> _About this exercise_: From the records below, transcribe exactly the lines that begin at the line with "Step 2 also" and end at the line with "worst data-port slew with drivers (ns): 0.08", both included.

> _Provided data_:
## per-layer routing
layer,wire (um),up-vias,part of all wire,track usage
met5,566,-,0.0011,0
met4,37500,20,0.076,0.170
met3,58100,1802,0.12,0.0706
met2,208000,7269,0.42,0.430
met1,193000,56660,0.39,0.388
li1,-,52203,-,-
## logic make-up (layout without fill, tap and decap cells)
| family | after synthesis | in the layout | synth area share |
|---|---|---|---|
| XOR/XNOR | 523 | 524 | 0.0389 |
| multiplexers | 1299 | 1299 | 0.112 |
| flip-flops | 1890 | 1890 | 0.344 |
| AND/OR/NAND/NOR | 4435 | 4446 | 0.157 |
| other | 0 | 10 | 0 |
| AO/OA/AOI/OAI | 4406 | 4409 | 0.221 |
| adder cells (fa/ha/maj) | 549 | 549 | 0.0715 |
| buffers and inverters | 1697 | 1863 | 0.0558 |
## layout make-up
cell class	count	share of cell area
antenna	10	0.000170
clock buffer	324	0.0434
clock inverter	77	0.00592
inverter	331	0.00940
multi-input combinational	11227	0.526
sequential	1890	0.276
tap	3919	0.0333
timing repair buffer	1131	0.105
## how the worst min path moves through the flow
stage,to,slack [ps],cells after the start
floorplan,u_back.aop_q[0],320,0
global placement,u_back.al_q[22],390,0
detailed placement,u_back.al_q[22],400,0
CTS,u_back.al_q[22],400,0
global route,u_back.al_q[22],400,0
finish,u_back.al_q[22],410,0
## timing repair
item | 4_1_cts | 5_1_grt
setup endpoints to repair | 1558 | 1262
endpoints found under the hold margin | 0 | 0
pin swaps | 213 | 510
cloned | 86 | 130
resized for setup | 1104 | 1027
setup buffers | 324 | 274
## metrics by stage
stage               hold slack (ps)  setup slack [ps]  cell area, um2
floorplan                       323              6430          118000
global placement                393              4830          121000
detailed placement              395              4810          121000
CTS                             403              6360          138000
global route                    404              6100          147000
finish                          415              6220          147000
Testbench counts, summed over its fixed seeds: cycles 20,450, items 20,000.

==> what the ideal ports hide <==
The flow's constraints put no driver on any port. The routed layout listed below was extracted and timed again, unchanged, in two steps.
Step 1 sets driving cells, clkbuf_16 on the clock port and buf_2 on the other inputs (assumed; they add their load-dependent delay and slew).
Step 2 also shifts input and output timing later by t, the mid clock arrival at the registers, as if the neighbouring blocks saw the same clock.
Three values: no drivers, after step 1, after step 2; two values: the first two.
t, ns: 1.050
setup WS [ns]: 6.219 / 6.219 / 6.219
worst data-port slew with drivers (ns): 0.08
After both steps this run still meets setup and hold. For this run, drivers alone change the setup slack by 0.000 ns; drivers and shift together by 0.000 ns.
Background: an optimization exercise with open tools, aiming at small area, a short achievable clock period and few clock cycles. Do not read the settings as production practice. The RTL was checked by simulation tests, not by an equivalence proof against the original design.

build 6:
## mandelbrot_engine
module mandelbrot_engine (
	input logic tb_clk,
	input logic rst_n,
	input logic start,
	input logic [75:0] region,
	input logic [8-1:0] max_iter,
	output logic busy,
	output logic pixel_valid,
	output logic frame_done,
	output logic [23:0] pixel
);
Settings: LEC_CHECK=0, ABC_AREA=1, CAP_MARGIN=20, CORE_ASPECT_RATIO=0.25, CORE_MARGIN=2, CORE_UTILIZATION=55, CTS_CLUSTER_DIAMETER=100, CTS_CLUSTER_SIZE=24, PLACE_DENSITY=0.7, SLEW_MARGIN=70; clock period 15.0 ns.
standard.sh (not shown) runs the stock make flow with config.mk's settings and CLKGATE_MAP_FILE= SYNTH_SCRIPT=/design/flow/synth_recipe.tcl, a recipe that flattens the netlist after the stock synthesis.
==> flow/flow/run.sh <==
#!/bin/bash
# The standard layout (standard.sh), with two changes: the port buffers
# on buf_2 instead of the default delay buffer, and Yosys's synth run with
# -noabc, so its quick ABC pass does not rewrite the adder trees before ORFS
# extracts full adders (the final ABC mapping still runs). The constraints
# and the clock period are the standard flow's.
set -euo pipefail
export BUFFER_PORTS_ARGS="-buffer_cell sky130_fd_sc_hd__buf_2"
export SYNTH_ARGS="-noabc"
bash standard.sh > standard.log 2>&1
Testbench counts of build 6, summed over its fixed seeds: cycles 117,479.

> _Exercise solution_:
Step 2 also shifts input and output timing later by t, the mid clock arrival at the registers, as if the neighbouring blocks saw the same clock.
Three values: no drivers, after step 1, after step 2; two values: the first two.
t, ns: 1.050
setup WS [ns]: 6.219 / 6.219 / 6.219
worst data-port slew with drivers (ns): 0.08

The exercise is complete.